Axalta currently sponsors the No. 24 Camaro of William Byron. Previously, the company sponsored four-time series champion Jeff Gordon's No. 24 car, a relationship which dated back to Axalta's days as DuPont and Gordon's first Cup race in 1992. At the time of his retirement following the 2015 NASCAR Sprint Cup Series, Gordon won three times in an Axalta-sponsored car, all of which came in 2014. During Gordon's career, he ran variations of his Axalta scheme to promote its brands such as Cromax and Standox. On February 12, 2015, Gordon was hired by Axalta as a global business advisor. Following Gordon's retirement, Axalta's sponsorship was moved to Hendrick Motorsports' #88 car, driven by Dale Earnhardt Jr.. Additionally, Gordon and Alex Bowman filled in for Earnhardt in the later part of the 2016 season when he was sidelined with concussion symptoms, and stayed with the car with Bowman driving when Earnhardt retired following 2017 before consolidating its efforts on Byron's #24 car in 2018.

In 2014, Axalta sponsored Regan Smith's JR Motorsports Camaro for the Axalta Faster.

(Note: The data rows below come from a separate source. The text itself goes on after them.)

<file path="src/design/ssr_pkg.sv">
`timescale 1ns / 1ps
`default_nettype none
package ssr_pkg;

  localparam int MAX_PATTERN = 8;
  localparam int BYTE_W      = 8;
  localparam int PAT_W       = BYTE_W * MAX_PATTERN;
  localparam int LEN_W       = 4;
  localparam int CNT_W       = $clog2(MAX_PATTERN + 1);
  localparam int IDX_W       = (MAX_PATTERN > 1) ? $clog2(MAX_PATTERN) : 1;
  localparam int QUEUE_DEPTH = 2 * MAX_PATTERN;
  localparam int QIDX_W      = $clog2(QUEUE_DEPTH);
  localparam int FILL_W      = $clog2(QUEUE_DEPTH + 1);
  localparam int CFG_IDX_W   = 2;

  localparam logic [CFG_IDX_W-1:0] REG_SEARCH_PATTERN  = 2'd0;
  localparam logic [CFG_IDX_W-1:0] REG_SEARCH_LENGTH   = 2'd1;
  localparam logic [CFG_IDX_W-1:0] REG_REPLACE_PATTERN = 2'd2;
  localparam logic [CFG_IDX_W-1:0] REG_REPLACE_LENGTH  = 2'd3;

  // One result word as it sits in the output queue.
  typedef struct packed {
    logic [BYTE_W-1:0] data;
    logic              valid;
    logic              fin;
    logic              last;
  } result_t;

  // Control shared by all window cells.
  typedef struct packed {
    logic [CNT_W-1:0] count;
    logic             load;
    logic             shift;
    logic             write;
  } win_ctl_t;

  // Control shared by all queue cells.
  typedef struct packed {
    logic [FILL_W-1:0] base;
    logic [CNT_W-1:0]  n;
    logic              push;
    logic              pop;
  } queue_ctl_t;

endpackage
`default_nettype wire

</file>
<file path="src/design/stream_search_replace.sv">
`timescale 1ns / 1ps
`default_nettype none
// An item's result words enter the queue when it is taken and leave after the words ahead.
// Throughput: one item and one result word per cycle when unstalled; the queue holds 16 words.
// An item that causes up to eight results is taken while at most eight words are queued,
// so the input stalls only when the output side falls behind.
// Reset (rst, synchronous, active high) clears the registers, emptying window and queue.
module stream_search_replace (
  input  logic                          clk,
  input  logic                          rst,
  input  logic                          cfg_write,
  input  logic [ssr_pkg::CFG_IDX_W-1:0] cfg_index,
  input  logic [ssr_pkg::PAT_W-1:0]     cfg_data,
  input  logic                          up_valid,
  output logic                          up_stall,
  input  logic [ssr_pkg::BYTE_W-1:0]    in_byte,
  input  logic                          in_valid,
  input  logic                          in_end,
  output logic                          down_valid,
  input  logic                          down_stall,
  output logic [ssr_pkg::BYTE_W-1:0]    out_byte,
  output logic                          out_valid,
  output logic                          out_end,
  output logic                          run_last
);
  import ssr_pkg::*;

  function automatic logic [CNT_W-1:0] clamp_len(input logic [LEN_W-1:0] v);
    return (v > LEN_W'(MAX_PATTERN)) ? CNT_W'(MAX_PATTERN) : CNT_W'(v);
  endfunction

  logic [PAT_W-1:0]  search_pattern;
  logic [LEN_W-1:0]  search_length;
  logic [PAT_W-1:0]  replace_pattern;
  logic [LEN_W-1:0]  replace_length;

  logic [CNT_W-1:0]  count;
  logic [CNT_W-1:0]  count_next;
  logic [FILL_W-1:0] fill;
  logic [FILL_W-1:0] fill_next;

  logic [CNT_W-1:0]  slen;
  logic [CNT_W-1:0]  rlen;
  logic [CNT_W-1:0]  count_new;
  logic [CNT_W-1:0]  n_data;
  logic [CNT_W-1:0]  n;
  logic              take;
  logic              load;
  logic              full;
  logic              hit;
  logic              miss;
  logic              pass;
  logic              marker;
  logic              pop;

  win_ctl_t          win_ctl;
  queue_ctl_t        q_ctl;

  logic [MAX_PATTERN-1:0][BYTE_W-1:0] win_new;
  logic [MAX_PATTERN-1:0]             match;
  result_t [MAX_PATTERN-1:0]          burst;
  result_t [QUEUE_DEPTH-1:0]          entry;

  assign slen = clamp_len(search_length);
  assign rlen = clamp_len(replace_length);

  assign take      = up_valid && !up_stall;
  assign load      = take && in_valid;
  assign count_new = count + CNT_W'(load);
  assign full      = load && (slen != '0) && (count_new == slen);
  assign hit       = full && (&match);
  assign miss      = full && !hit;
  assign pass      = load && (slen == '0);

  always_comb begin
    priority if (hit) begin
      n_data = rlen;
    end else if (pass) begin
      n_data = CNT_W'(1);
    end else if (miss) begin
      n_data = in_end ? slen : CNT_W'(1);
    end else begin
      n_data = in_end ? count_new : '0;
    end
  end

  assign marker = in_end && (n_data == '0);
  assign n      = marker ? CNT_W'(1) : n_data;

  always_comb begin
    priority if (!take) begin
      count_next = count;
    end else if (in_end || hit || pass) begin
      count_next = '0;
    end else if (miss) begin
      count_next = slen - CNT_W'(1);
    end else begin
      count_next = count_new;
    end
  end

  // Window: a row of cells, each compared against its own search byte.
  assign win_ctl.count = count;
  assign win_ctl.load  = load;
  assign win_ctl.shift = miss;
  assign win_ctl.write = take;

  for (genvar k = 0; k < MAX_PATTERN; k++) begin : g_win
    logic [BYTE_W-1:0] neighbour;
    if (k + 1 < MAX_PATTERN) begin : g_mid
      assign neighbour = win_new[k+1];
    end else begin : g_end
      assign neighbour = '0;
    end
    ssr_win_cell u_cell (
      .clk        (clk),
      .idx        (IDX_W'(k)),
      .ctl        (win_ctl),
      .in_byte    (in_byte),
      .next_value (neighbour),
      .pat_byte   (search_pattern[BYTE_W*k +: BYTE_W]),
      .slen       (slen),
      .value_new  (win_new[k]),
      .match      (match[k])
    );
  end

  // Results of this item: replacement bytes on a hit, otherwise a prefix of the window or an empty end word.
  always_comb begin
    for (int j = 0; j < MAX_PATTERN; j++) begin
      burst[j].data  = hit ? replace_pattern[BYTE_W*j +: BYTE_W] : win_new[j];
      burst[j].valid = 1'b1;
      burst[j].last  = (CNT_W'(j) == (n - CNT_W'(1)));
      burst[j].fin   = in_end && burst[j].last;
    end
    if (marker) begin
      burst[0] = '{data: '0, valid: 1'b0, fin: 1'b1, last: 1'b1};
    end
  end

  // Output queue: a row of cells shifting toward the port.
  assign pop        = down_valid && !down_stall;
  assign q_ctl.base = fill - FILL_W'(pop);
  assign q_ctl.n    = n;
  assign q_ctl.push = take;
  assign q_ctl.pop  = pop;
  assign fill_next  = q_ctl.base + (take ? FILL_W'(n) : '0);

  for (genvar i = 0; i < QUEUE_DEPTH; i++) begin : g_queue
    result_t behind;
    if (i + 1 < QUEUE_DEPTH) begin : g_mid
      assign behind = entry[i+1];
    end else begin : g_end
      assign behind = '0;
    end
    ssr_queue_cell u_cell (
      .clk        (clk),
      .idx        (QIDX_W'(i)),
      .ctl        (q_ctl),
      .burst      (burst),
      .next_entry (behind),
      .entry      (entry[i])
    );
  end

  assign up_stall   = fill > FILL_W'(QUEUE_DEPTH - MAX_PATTERN);
  assign down_valid = (fill != '0);
  assign out_byte   = entry[0].data;
  assign out_valid  = entry[0].valid;
  assign out_end    = entry[0].fin;
  assign run_last   = entry[0].last;

  always_ff @(posedge clk) begin
    if (rst) begin
      search_pattern  <= '0;
      search_length   <= '0;
      replace_pattern <= '0;
      replace_length  <= '0;
    end else if (cfg_write) begin
      unique case (cfg_index)
        REG_SEARCH_PATTERN:  search_pattern  <= cfg_data;
        REG_SEARCH_LENGTH:   search_length   <= cfg_data[LEN_W-1:0];
        REG_REPLACE_PATTERN: replace_pattern <= cfg_data;
        REG_REPLACE_LENGTH:  replace_length  <= cfg_data[LEN_W-1:0];
        default: ;
      endcase
    end
  end

  always_ff @(posedge clk) begin
    if (rst) begin
      count <= '0;
      fill  <= '0;
    end else begin
      fill <= fill_next;
      // Drop pending bytes when the search length register is written.
      if (cfg_write && (cfg_index == REG_SEARCH_LENGTH)) begin
        count <= '0;
      end else begin
        count <= count_next;
      end
    end
  end

endmodule
`default_nettype wire

</file>
<file path="src/design/ssr_win_cell.sv">
`timescale 1ns / 1ps
`default_nettype none
module ssr_win_cell (
  input  logic                       clk,
  input  logic [ssr_pkg::IDX_W-1:0]  idx,
  input  ssr_pkg::win_ctl_t          ctl,
  input  logic [ssr_pkg::BYTE_W-1:0] in_byte,
  input  logic [ssr_pkg::BYTE_W-1:0] next_value,
  input  logic [ssr_pkg::BYTE_W-1:0] pat_byte,
  input  logic [ssr_pkg::CNT_W-1:0]  slen,
  output logic [ssr_pkg::BYTE_W-1:0] value_new,
  output logic                       match
);
  import ssr_pkg::*;

  logic [BYTE_W-1:0] value;

  // The arriving byte lands in the first free cell.
  assign value_new = (ctl.load && (ctl.count == CNT_W'(idx))) ? in_byte : value;

  // Cells past the search length always agree.
  assign match = (value_new == pat_byte) || (CNT_W'(idx) >= slen);

  always_ff @(posedge clk) begin
    if (ctl.write) begin
      value <= ctl.shift ? next_value : value_new;
    end
  end

endmodule
`default_nettype wire

</file>
<file path="src/design/ssr_queue_cell.sv">
`timescale 1ns / 1ps
`default_nettype none
module ssr_queue_cell (
  input  logic                                  clk,
  input  logic [ssr_pkg::QIDX_W-1:0]            idx,
  input  ssr_pkg::queue_ctl_t                   ctl,
  input  ssr_pkg::result_t [ssr_pkg::MAX_PATTERN-1:0] burst,
  input  ssr_pkg::result_t                      next_entry,
  output ssr_pkg::result_t                      entry
);
  import ssr_pkg::*;

  logic [FILL_W-1:0] offset;
  logic              insert;

  // Position of this cell relative to the first free slot after the pop.
  assign offset = FILL_W'(idx) - ctl.base;
  assign insert = ctl.push && (offset < FILL_W'(ctl.n));

  always_ff @(posedge clk) begin
    if (insert) begin
      entry <= burst[offset[IDX_W-1:0]];
    end else if (ctl.pop) begin
      entry <= next_entry;
    end
  end

endmodule
`default_nettype wire

</file>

Tougher. Brighter. 200 at Phoenix International Raceway; the company has been a partner of the team since 2008.

Axalta provided paint for the entire Hendrick team, along with three other NASCAR teams: Kyle Busch Motorsports of the NASCAR Craftsman Truck Series, JR Motorsports, and Stewart–Haas Racing of the Cup Series. However, with the introduction of the Next Gen car in 2022, NASCAR has mandated that all NASCAR Cup Series cars must be wrapped in vinyl to aid in pre- and post-race inspections. IndyCar Series team Sarah Fisher Hartman Racing also received paint from Axalta. In addition to sponsoring Gordon, Axalta sponsored the June Cup Series race at Pocono Raceway, known as the Axalta "We Paint Winners" 400 (now known as the Pocono 400) and the March Xfinity Series race at Phoenix International Raceway, called the Axalta Faster. Tougher. Brighter. 200 until 2017, when DC Solar replaced it as sponsor.

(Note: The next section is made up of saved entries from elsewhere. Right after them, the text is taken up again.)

==> src/rtl/core/brm_dmem.sv <==
// Data memory: 256 bytes, one registered read port, one write port, valid bits.
// Depends on brm_pkg for sizes and the write request struct.
module brm_dmem (
   input  logic                           clock,
   input  logic                           reset,
   input  logic                           rd_en,
   input  logic [brm_pkg::MEM_ADDR_W-1:0] rd_addr,
   output logic [brm_pkg::BYTE_W-1:0]     rd_data,
   input  brm_pkg::mem_wr_type            wr
);

   logic [brm_pkg::BYTE_W-1:0]    mem_ff [brm_pkg::MEM_DEPTH];
   logic [brm_pkg::MEM_DEPTH-1:0] valid_ff;
   logic [brm_pkg::BYTE_W-1:0]    rd_data_ff;

   // Valid bits cleared at reset stand in for the zeroed contents
   always_ff @(posedge clock) begin
      if (reset) begin
         valid_ff <= '0;
      end else if (wr.en) begin
         valid_ff[wr.addr] <= 1'b1;
      end
   end

   // Storage write
   always_ff @(posedge clock) begin
      if (wr.en) begin
         mem_ff[wr.addr] <= wr.data;
      end
   end

   // Registered read
   always_ff @(posedge clock) begin
      if (rd_en) begin
         rd_data_ff <= valid_ff[rd_addr] ? mem_ff[rd_addr] : '0;
      end
   end

   assign rd_data = rd_data_ff;

endmodule

==> src/rtl/core/brm_alu.sv <==
// Instruction decode and byte ALU: forms the result item from operands.
// Depends on brm_pkg for opcodes, destination codes and the result struct.
module brm_alu (
   input  logic [brm_pkg::INSTR_W-1:0] instruction,
   input  logic [brm_pkg::BYTE_W-1:0]  opa,
   input  logic [brm_pkg::BYTE_W-1:0]  opb,
   input  logic [brm_pkg::BYTE_W-1:0]  mem_data,
   output brm_pkg::result_type         result
);

   logic [3:0]                 nib_r;
   logic [3:0]                 nib_t;
   logic [brm_pkg::BYTE_W-1:0] xy;

   assign nib_r = instruction[11:8];
   assign nib_t = instruction[3:0];
   assign xy    = instruction[7:0];

   // Decode and execute
   always_comb begin
      result.dest_kind     = brm_pkg::DEST_REG;
      result.dest_index    = {4'b0, nib_r};
      result.written_value = '0;
      result.status        = brm_pkg::STATUS_OK;
      case (instruction[15:12])
         brm_pkg::OP_LOAD_MEM: result.written_value = mem_data;
         brm_pkg::OP_LOAD_IMM: result.written_value = xy;
         brm_pkg::OP_STORE: begin
            result.dest_kind     = brm_pkg::DEST_MEM;
            result.dest_index    = xy;
            result.written_value = opa;
         end
         brm_pkg::OP_MOVE: begin
            result.dest_index    = {4'b0, nib_t};
            result.written_value = opa;
         end
         brm_pkg::OP_ADD:   result.written_value = opa + opb;  // wraps mod 256
         brm_pkg::OP_OR:    result.written_value = opa | opb;
         brm_pkg::OP_AND:   result.written_value = opa & opb;
         brm_pkg::OP_XOR:   result.written_value = opa ^ opb;
         default: begin
            result.dest_kind  = brm_pkg::DEST_NONE;
            result.dest_index = '0;
            result.status     = brm_pkg::STATUS_UNSUPPORTED;
         end
      endcase
   end

endmodule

Axalta also sponsors snocross team Judnick Motorsport/Polaris Racing, who field riders Ross Martin and James Johnstad in the AMSOIL Championship Snocross series. The sponsorship lasts through 2017.

In 2015, Axalta became the title sponsor of the C2 Team, which competes in Stock Car Brasil. The team currently fields cars for Júlio Campos and Gabriel Casagrande.

Through its Spies Hecker brand, Axalta provides paint for Formula One team Mercedes AMG F1. Mercedes team principal Toto Wolff stated the lightness of the paint allows the team's Silver Arrows cars to drop in weight, assisting in performance.